<file path="config.mk">
export PLATFORM = sky130hd
export DESIGN_NAME = psg_stereo_mixer
export DESIGN_NICKNAME = d
export VERILOG_FILES = /design/src/rtl/psg_stereo_mixer.sv
export SDC_FILE = /design/constraint.sdc
export NUM_CORES = 1
export LEC_CHECK = 0
export CAP_MARGIN = 20
export CELL_PAD_IN_SITES_DETAIL_PLACEMENT = 1
export CELL_PAD_IN_SITES_GLOBAL_PLACEMENT = 1
export CORE_MARGIN = 5
export CORE_UTILIZATION = 25
export DETAILED_ROUTE_END_ITERATION = 6
export GPL_TIMING_DRIVEN = 0
export PLACE_DENSITY = 0.53
export SYNTH_ARGS = -nofsm -noshare
export SYNTH_HDL_FRONTEND = slang
export SYNTH_SLANG_ARGS = --single-unit
export TNS_END_PERCENT = 5
</file>
<file path="constraint.sdc">
create_clock -name clk -period 8.24 [get_ports clk]
set_input_delay 1.648 -clock clk [delete_from_list [all_inputs] [get_ports clk]]
set_output_delay 1.648 -clock clk [all_outputs]
set_load 0.02 [all_outputs]
</file>
<file path="src/rtl/psg_stereo_mixer.sv">
// Stereo PSG/beeper mixer: time-multiplexed per-channel panning into left/right
// accumulators, saturated sample latch, and one first-order sigma-delta DAC per side.
module psg_stereo_mixer #(
    parameter int         NCH        = 4,
    parameter int         IW         = 8,
    parameter int         SAMPLE_DIV = 64,
    parameter int         BEEP_LVL   = 64,
    parameter logic [7:0] REG_PAN    = 8'h40,
    parameter logic [7:0] REG_CTRL   = 8'h41
) (
    input  logic                clk,
    input  logic                rst_n,
    input  logic [NCH*IW-1:0]   ch_in,
    input  logic                spk,
    input  logic                mic,
    input  logic                ear,
    input  logic [7:0]          addr,
    input  logic                ior,
    input  logic                iow,
    input  logic [7:0]          din,
    output logic [7:0]          dout,
    output logic                oe_n,
    output logic [IW+1:0]       sample_l,
    output logic [IW+1:0]       sample_r,
    output logic                sample_stb,
    output logic                audio_l,
    output logic                audio_r
);
    localparam int OW   = IW + 2;
    localparam int AW   = OW + 1;
    localparam int CW   = (SAMPLE_DIV > 1) ? $clog2(SAMPLE_DIV) : 1;
    localparam int IDXW = (NCH > 1) ? $clog2(NCH) : 1;

    localparam logic [AW-1:0]   LVL_SPK  = AW'(BEEP_LVL);
    localparam logic [AW-1:0]   LVL_LOW  = AW'(BEEP_LVL >> 2);
    localparam logic [CW-1:0]   CNT_LAST = CW'(SAMPLE_DIV - 1);
    localparam logic [IDXW-1:0] IDX_LAST = IDXW'(NCH - 1);

    typedef enum logic [1:0] {IDLE, ACC, BEEP, LATCH} state_t;

    state_t          state_reg, state_next;
    logic [7:0]      pan_reg, ctrl_reg;
    logic [7:0]      snap_pan_reg, snap_pan_next;
    logic [7:0]      snap_ctrl_reg, snap_ctrl_next;
    logic [CW-1:0]   cnt_reg;
    logic [IDXW-1:0] idx_reg, idx_next;
    logic [AW-1:0]   acc_l_reg, acc_l_next, acc_r_reg, acc_r_next;
    logic [OW-1:0]   sample_l_reg, sample_l_next, sample_r_reg, sample_r_next;
    logic            stb_reg, stb_next;
    logic [AW-1:0]   integ_reg [2];
    logic [OW-1:0]   dac_in [2];

    logic [IW-1:0]   ch_arr [NCH];
    logic [IW-1:0]   cur_ch;
    logic            cur_pl, cur_pr;
    logic [AW-1:0]   beep_add;
    logic            frame_stb, sel_pan, sel_ctrl;

    genvar gi;
    generate
        for (gi = 0; gi < NCH; gi++) begin : g_unpack
            assign ch_arr[gi] = ch_in[gi*IW +: IW];
        end
    endgenerate

    function automatic logic [OW-1:0] sat(input logic [AW-1:0] a);
        return a[OW] ? {OW{1'b1}} : a[OW-1:0];
    endfunction

    // Register file access
    assign sel_pan  = (addr == REG_PAN);
    assign sel_ctrl = (addr == REG_CTRL);
    assign oe_n     = !(ior && (sel_pan || sel_ctrl));

    always_comb begin
        dout = 8'h00;
        if (ior && sel_pan)
            dout = pan_reg;
        else if (ior && sel_ctrl)
            dout = ctrl_reg;
    end

    assign frame_stb = (cnt_reg == CNT_LAST);

    // Channel currently being accumulated and its snapshot pan bits
    always_comb begin
        cur_ch = '0;
        cur_pl = 1'b0;
        cur_pr = 1'b0;
        for (int i = 0; i < NCH; i++) begin
            if (idx_reg == IDXW'(i)) begin
                cur_ch = ch_arr[i];
                cur_pl = snap_pan_reg[2*i];
                cur_pr = snap_pan_reg[2*i+1];
            end
        end
    end

    always_comb begin
        beep_add = '0;
        if (!snap_ctrl_reg[0])
            beep_add = (spk ? LVL_SPK : '0) + (mic ? LVL_LOW : '0);
        if (snap_ctrl_reg[1] && ear)
            beep_add = beep_add + LVL_LOW;
    end

    always_comb begin
        state_next     = state_reg;
        idx_next       = idx_reg;
        acc_l_next     = acc_l_reg;
        acc_r_next     = acc_r_reg;
        snap_pan_next  = snap_pan_reg;
        snap_ctrl_next = snap_ctrl_reg;
        sample_l_next  = sample_l_reg;
        sample_r_next  = sample_r_reg;
        stb_next       = 1'b0;
        case (state_reg)
            IDLE: begin
                if (frame_stb) begin
                    snap_pan_next  = pan_reg;
                    snap_ctrl_next = ctrl_reg;
                    acc_l_next     = '0;
                    acc_r_next     = '0;
                    idx_next       = '0;
                    state_next     = ACC;
                end
            end
            ACC: begin
                if (cur_pl) acc_l_next = acc_l_reg + AW'(cur_ch);
                if (cur_pr) acc_r_next = acc_r_reg + AW'(cur_ch);
                if (idx_reg == IDX_LAST)
                    state_next = BEEP;
                else
                    idx_next = idx_reg + 1'b1;
            end
            BEEP: begin
                acc_l_next = acc_l_reg + beep_add;
                acc_r_next = acc_r_reg + beep_add;
                state_next = LATCH;
            end
            LATCH: begin
                sample_l_next = sat(acc_l_reg);
                sample_r_next = sat(acc_r_reg);
                stb_next      = 1'b1;
                state_next    = IDLE;
            end
            default: state_next = IDLE;
        endcase
    end

    always_ff @(posedge clk or negedge rst_n) begin
        if (!rst_n) begin
            pan_reg       <= 8'hFF;
            ctrl_reg      <= 8'h00;
            snap_pan_reg  <= 8'hFF;
            snap_ctrl_reg <= 8'h00;
            cnt_reg       <= '0;
            state_reg     <= IDLE;
            idx_reg       <= '0;
            acc_l_reg     <= '0;
            acc_r_reg     <= '0;
            sample_l_reg  <= '0;
            sample_r_reg  <= '0;
            stb_reg       <= 1'b0;
        end else begin
            if (iow && sel_pan)  pan_reg  <= din;
            if (iow && sel_ctrl) ctrl_reg <= din;
            cnt_reg       <= frame_stb ? '0 : cnt_reg + 1'b1;
            state_reg     <= state_next;
            idx_reg       <= idx_next;
            acc_l_reg     <= acc_l_next;
            acc_r_reg     <= acc_r_next;
            snap_pan_reg  <= snap_pan_next;
            snap_ctrl_reg <= snap_ctrl_next;
            sample_l_reg  <= sample_l_next;
            sample_r_reg  <= sample_r_next;
            stb_reg       <= stb_next;
        end
    end

    // Sigma-delta: the carry out of the OW-bit integrator is the output bit
    assign dac_in[0] = sample_l_reg;
    assign dac_in[1] = sample_r_reg;

    always_ff @(posedge clk or negedge rst_n) begin
        if (!rst_n) begin
            for (int s = 0; s < 2; s++)
                integ_reg[s] <= '0;
        end else begin
            for (int s = 0; s < 2; s++)
                integ_reg[s] <= {1'b0, integ_reg[s][OW-1:0]} + {1'b0, dac_in[s]};
        end
    end

    assign sample_l   = sample_l_reg;
    assign sample_r   = sample_r_reg;
    assign sample_stb = stb_reg;
    assign audio_l    = integ_reg[0][OW];
    assign audio_r    = integ_reg[1][OW];

endmodule
</file>
==> impl_results.md, run 1 <==
* Status: completed
* Total Power at 1.00 mW
* Max reg flops at 20
* Main synth FF type: dfrtp_1
* CP startpoint kind: input port
* CTS max path bufs at 2
* Switching pwr at approximately 250 µW
* Max Fclk at approximately 0.18 GHz
* Sequential fraction of the synthesis area at 0.422
* Htree depth at 3
* Reg power frac at 0.501
* Worst setup path category: in -> out
* Met2 usage at 0.227
* Unrepaired setup endpoints after global routing: false
* Sw frac at 0.250
* Maximum capacitance violations at 0
* Vias at roughly 5000
* Critical path data arrival time at between 3000 and 4000 ps
* Initial DRC count at around 210
* CTS tree: built
* Die width at between 150 and 200 µm
* Gr ovfl total at 0
* Vias in the first global route at around 5600
* Row count at 56
* Area of the core at ~24000 µm²
* Crit path largest cell delay at ~640 ps
* Tot GR Track Use at 0.132
* Count of final hold-check violations at 0
* Avg Inst Size Synth at 9.64 µm²
* # resized after CTS at 0
* Post-route ant nets at 0
* P&R area growth vs syn at 25.7%
* Internal power at around 750 µW
* Die area at 27300 µm²
* Initial antenna violation count at 0
* Distinct cells, synth at between 60 and 70
* PortBufs at 85
* Total wire length at about 17000 µm
* Reg clk slew, reported paths at roughly 80 ps
* Die boundary height at roughly 170 µm
* Max-slew violation count at 0
* HP Class: reg -> reg
* DRT Pass-1 Iters at 4
* Final Skew at a little over 7 ps
* Final setup TNS at 0 ps
* Final Core Density at 0.321
* Combinational fraction of design power at 0.088
* CP max-delay cell: clkdlybuf4s50_1
* GRT met1 Usage at 0.170
* Most common cell after layout, fill and taps aside: dfrtp_1
* Relative slew slack at 0.499
* WL per Instance at around 17 µm
* Min cycle time layout at between 5000 and 6000 ps
* DRC at 0
* First-pass GRT wire length at between 20000 and 30000 µm
* Post-Syn Area at between 6000 and 7000 µm²
* Initial core utilization at 0.256
* Largest net degree at the start of global routing at between 50 and 60
* IO Pins at just under 90
* Yosys warns at 0
* Post-Syn Instances at roughly 630
* Critical Path, Cell by Cell: clkdlybuf4s50_1, nor4_1, nand2_1, nor3_1, nand2_1, nor2_1, clkdlybuf4s50_1
* Clk_lat worst skew at approximately 350 ps
* Layout cells sized above 1 at 0.120
* Most frequent cells in the layout: dfrtp_1, clkdlybuf4s50_1, nor2_1
* VDD IR-drop max at 0.0890 mV
* Tightest Pin Transition at between 700 and 800 ps
* WP buf/inv at 2
* CTS Sinks at roughly 100
* Place WS at between 2000 and 3000 ps
* Static Leak at approximately 3.3 nW
* Top-area cell type share of the netlist area at 0.353
* Post-Syn Nets at 729
* Asr flop ratio synth at 1.00
* Worst Setup End Kind: output pin
* DR vias/cell at 4.74
* Pwr per Cell Area at ~130 nW/µm²
* Nets at slightly above 800
* Final Cycle Share at 0.663
* Setup violators final at 0
* EDFF count, synth at 0
* Fillers at ~2800
* Diode count at 0
* Clock root cell: clkbuf_16
* Synth top area cells: dfrtp_1, ha_1, dfstp_2
* Setup Buffers After CTS at 0
* DP HPWL at between 10000 and 15000 µm
* Met3 Usage GRT at 0.0280
* Largest area contributor in the netlist: dfrtp_1
* Power share of the clock group at 0.411
* CP Max Fanout at 9
* Layer with the highest usage: met2
* Hold Buf Count CTS at 0
* Critical path's top delay family: simple AND/OR/NAND/NOR gates
* Worst EP required at roughly 6600 ps
* Clock buffer count from CTS at 9
* Setup ws final at approximately 2800 ps
* Routability Congestion at about 0.8
* Flops & latches, synth at 101
==> cells in the mapped netlist, drive strengths merged, types with 6 or more instances <==
master and count:
nor2b 15, or2 7, nor3 15, xor2 10, nand2 59, dfstp 16, nand3b 9, o21ai 37
ha 46, a21o 8, nor2 75, clkbuf 17, nor4 6, inv 22, dfrtp 85, mux2i 8
mux2 26, buf 10, nand3 8, xnor2 15, a21oi 57
==> routing by layer <==
| layer | share of wire | up-vias | wire length, µm |
|---|---|---|---|
| li1 | - | 2423 | - |
| met1 | 0.46 | 2449 | 8060 |
| met2 | 0.48 | 73 | 8440 |
| met3 | 0.038 | 16 | 668 |
| met4 | 0.014 | 0 | 235 |
| met5 | 0 | - | 0 |
==> logic make-up (layout without fill, tap and decap cells) <==
logic type	Yosys count	in the layout	synth area share
fa+ha+maj	49	49	0.104
compound gates	158	158	0.175
flops	101	101	0.422
simple gates	209	209	0.164
mux	34	34	0.0618
buf+inv	50	152	0.0365
xor+xnor	25	25	0.0363
==> layout make-up <==
| type | instances | area (µm²) | share of cell area |
|---|---|---|---|
| multi-input cells | 475 | 3270 | 0.431 |
| flip-flops and latches | 101 | 2550 | 0.336 |
| repair buffers | 86 | 876 | 0.115 |
| well taps | 319 | 399 | 0.0526 |
| clock buffers | 10 | 229 | 0.0302 |
| plain buffers | 27 | 134 | 0.0177 |
| inverters | 23 | 86.3 | 0.0114 |
| clock inverters | 6 | 47.5 | 0.00627 |
==> metrics by stage <==
step / hold WS (ps) / instances / instance area [µm²]
after floorplan: 443 / 626 / 6030
after global placement: 452 / 1030 / 7280
after detailed placement: 460 / 1031 / 7310
after CTS: 478 / 1047 / 7580
after global routing: 490 / 1047 / 7580
final: 474 / 1047 / 7580
==> power by group through the flow <==
stage	Combinational, mW	Sequential, mW	Clock (mW)
detailed placement	0.0896	0.513	0
floorplan	0.0384	0.512	0
CTS	0.0902	0.504	0.431
global placement	0.0864	0.513	0
global route	0.0986	0.504	0.450
finish	0.0884	0.504	0.412
`src/rtl/match_score_keeper.sv`:
```
// Two-player Pong score keeper: match FSM, win/deuce rules, serve rotation
// and BCD score mirrors for the HEX displays.
module match_score_keeper #(
  parameter int unsigned SCORE_WIDTH    = 6,
  parameter int unsigned WIN_SCORE      = 11,
  parameter int unsigned WIN_MARGIN     = 2,
  parameter int unsigned SERVE_INTERVAL = 2
) (
  input  logic                   clock,
  input  logic                   reset_n,
  input  logic                   start,
  input  logic                   first_serve_right,
  input  logic                   left_point,
  input  logic                   right_point,
  output logic [SCORE_WIDTH-1:0] left_score,
  output logic [SCORE_WIDTH-1:0] right_score,
  output logic [7:0]             left_bcd,
  output logic [7:0]             right_bcd,
  output logic                   serve_right,
  output logic                   in_play,
  output logic                   game_over,
  output logic                   left_won,
  output logic                   right_won,
  output logic                   point_ack
);

  localparam int unsigned MAX_SCORE = (32'd1 << SCORE_WIDTH) - 32'd1;
  localparam int unsigned CNT_W     = 3;

  localparam logic [1:0] ST_IDLE = 2'd0;
  localparam logic [1:0] ST_PLAY = 2'd1;
  localparam logic [1:0] ST_OVER = 2'd2;

  logic [1:0]             state_q, state_d;
  logic [SCORE_WIDTH-1:0] left_score_q, left_score_d;
  logic [SCORE_WIDTH-1:0] right_score_q, right_score_d;
  logic [7:0]             left_bcd_q, left_bcd_d;
  logic [7:0]             right_bcd_q, right_bcd_d;
  logic [CNT_W-1:0]       cnt_q, cnt_d;
  logic                   serve_right_q, serve_right_d;
  logic                   in_play_q, in_play_d;
  logic                   game_over_q, game_over_d;
  logic                   left_won_q, left_won_d;
  logic                   right_won_q, right_won_d;
  logic                   point_ack_q, point_ack_d;

  logic [SCORE_WIDTH-1:0] l_new, r_new, s_new, o_new;
  logic [CNT_W-1:0]       cnt_inc;
  logic                   win, deuce;

  // Decimal increment of a {tens, ones} BCD pair; ones wrap 9 -> 0 with carry.
  function automatic logic [7:0] bcd_inc(input logic [7:0] b);
    if (b[3:0] == 4'd9) bcd_inc = {b[7:4] + 4'd1, 4'd0};
    else                bcd_inc = {b[7:4], b[3:0] + 4'd1};
  endfunction

  always_comb begin
    state_d       = state_q;
    left_score_d  = left_score_q;
    right_score_d = right_score_q;
    left_bcd_d    = left_bcd_q;
    right_bcd_d   = right_bcd_q;
    cnt_d         = cnt_q;
    serve_right_d = serve_right_q;
    in_play_d     = in_play_q;
    game_over_d   = game_over_q;
    left_won_d    = left_won_q;
    right_won_d   = right_won_q;
    point_ack_d   = 1'b0;
    l_new         = left_score_q;
    r_new         = right_score_q;
    s_new         = left_score_q;
    o_new         = right_score_q;
    cnt_inc       = cnt_q + CNT_W'(1);
    win           = 1'b0;
    deuce         = 1'b0;

    case (state_q)
      ST_IDLE, ST_OVER: begin
        if (start) begin
          state_d       = ST_PLAY;
          left_score_d  = '0;
          right_score_d = '0;
          left_bcd_d    = 8'h00;
          right_bcd_d   = 8'h00;
          cnt_d         = '0;
          serve_right_d = first_serve_right;
          in_play_d     = 1'b1;
          game_over_d   = 1'b0;
          left_won_d    = 1'b0;
          right_won_d   = 1'b0;
        end
      end
      ST_PLAY: begin
        // Simultaneous points are treated as a collision and dropped.
        if (left_point ^ right_point) begin
          l_new = left_point  ? left_score_q  + SCORE_WIDTH'(1) : left_score_q;
          r_new = right_point ? right_score_q + SCORE_WIDTH'(1) : right_score_q;
          s_new = left_point ? l_new : r_new;
          o_new = left_point ? r_new : l_new;
          left_score_d  = l_new;
          right_score_d = r_new;
          if (left_point) left_bcd_d  = bcd_inc(left_bcd_q);
          else            right_bcd_d = bcd_inc(right_bcd_q);
          point_ack_d = 1'b1;

          win = (32'(s_new) >= WIN_SCORE && 32'(s_new) >= 32'(o_new) + WIN_MARGIN)
             || (32'(s_new) == MAX_SCORE);
          deuce = (32'(l_new) + 32'd1 >= WIN_SCORE) && (32'(r_new) + 32'd1 >= WIN_SCORE);

          if (win) begin
            state_d     = ST_OVER;
            in_play_d   = 1'b0;
            game_over_d = 1'b1;
            left_won_d  = left_point;
            right_won_d = right_point;
            cnt_d       = cnt_inc;
          end else if (deuce) begin
            cnt_d         = '0;
            serve_right_d = ~serve_right_q;
          end else if (cnt_inc == CNT_W'(SERVE_INTERVAL)) begin
            cnt_d         = '0;
            serve_right_d = ~serve_right_q;
          end else begin
            cnt_d = cnt_inc;
          end
        end
      end
      default: state_d = ST_IDLE;
    endcase
  end

  always_ff @(posedge clock or negedge reset_n) begin
    if (!reset_n) begin
      state_q       <= ST_IDLE;
      left_score_q  <= '0;
      right_score_q <= '0;
      left_bcd_q    <= 8'h00;
      right_bcd_q   <= 8'h00;
      cnt_q         <= '0;
      serve_right_q <= 1'b0;
      in_play_q     <= 1'b0;
      game_over_q   <= 1'b0;
      left_won_q    <= 1'b0;
      right_won_q   <= 1'b0;
      point_ack_q   <= 1'b0;
    end else begin
      state_q       <= state_d;
      left_score_q  <= left_score_d;
      right_score_q <= right_score_d;
      left_bcd_q    <= left_bcd_d;
      right_bcd_q   <= right_bcd_d;
      cnt_q         <= cnt_d;
      serve_right_q <= serve_right_d;
      in_play_q     <= in_play_d;
      game_over_q   <= game_over_d;
      left_won_q    <= left_won_d;
      right_won_q   <= right_won_d;
      point_ack_q   <= point_ack_d;
    end
  end

  assign left_score  = left_score_q;
  assign right_score = right_score_q;
  assign left_bcd    = left_bcd_q;
  assign right_bcd   = right_bcd_q;
  assign serve_right = serve_right_q;
  assign in_play     = in_play_q;
  assign game_over   = game_over_q;
  assign left_won    = left_won_q;
  assign right_won   = right_won_q;
  assign point_ack   = point_ack_q;

endmodule

```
┄┄┄┄┄┄
* _WHAT IS EXPECTED_
Only the lines from the beginning of the entries through the line bearing "export DETAILED_ROUTE_END_ITERATION = 6" should be returned, each exactly as written.

* _TASK OUTPUT_
<file path="config.mk">
export PLATFORM = sky130hd
export DESIGN_NAME = psg_stereo_mixer
export DESIGN_NICKNAME = d
export VERILOG_FILES = /design/src/rtl/psg_stereo_mixer.sv
export SDC_FILE = /design/constraint.sdc
export NUM_CORES = 1
export LEC_CHECK = 0
export CAP_MARGIN = 20
export CELL_PAD_IN_SITES_DETAIL_PLACEMENT = 1
export CELL_PAD_IN_SITES_GLOBAL_PLACEMENT = 1
export CORE_MARGIN = 5
export CORE_UTILIZATION = 25
export DETAILED_ROUTE_END_ITERATION = 6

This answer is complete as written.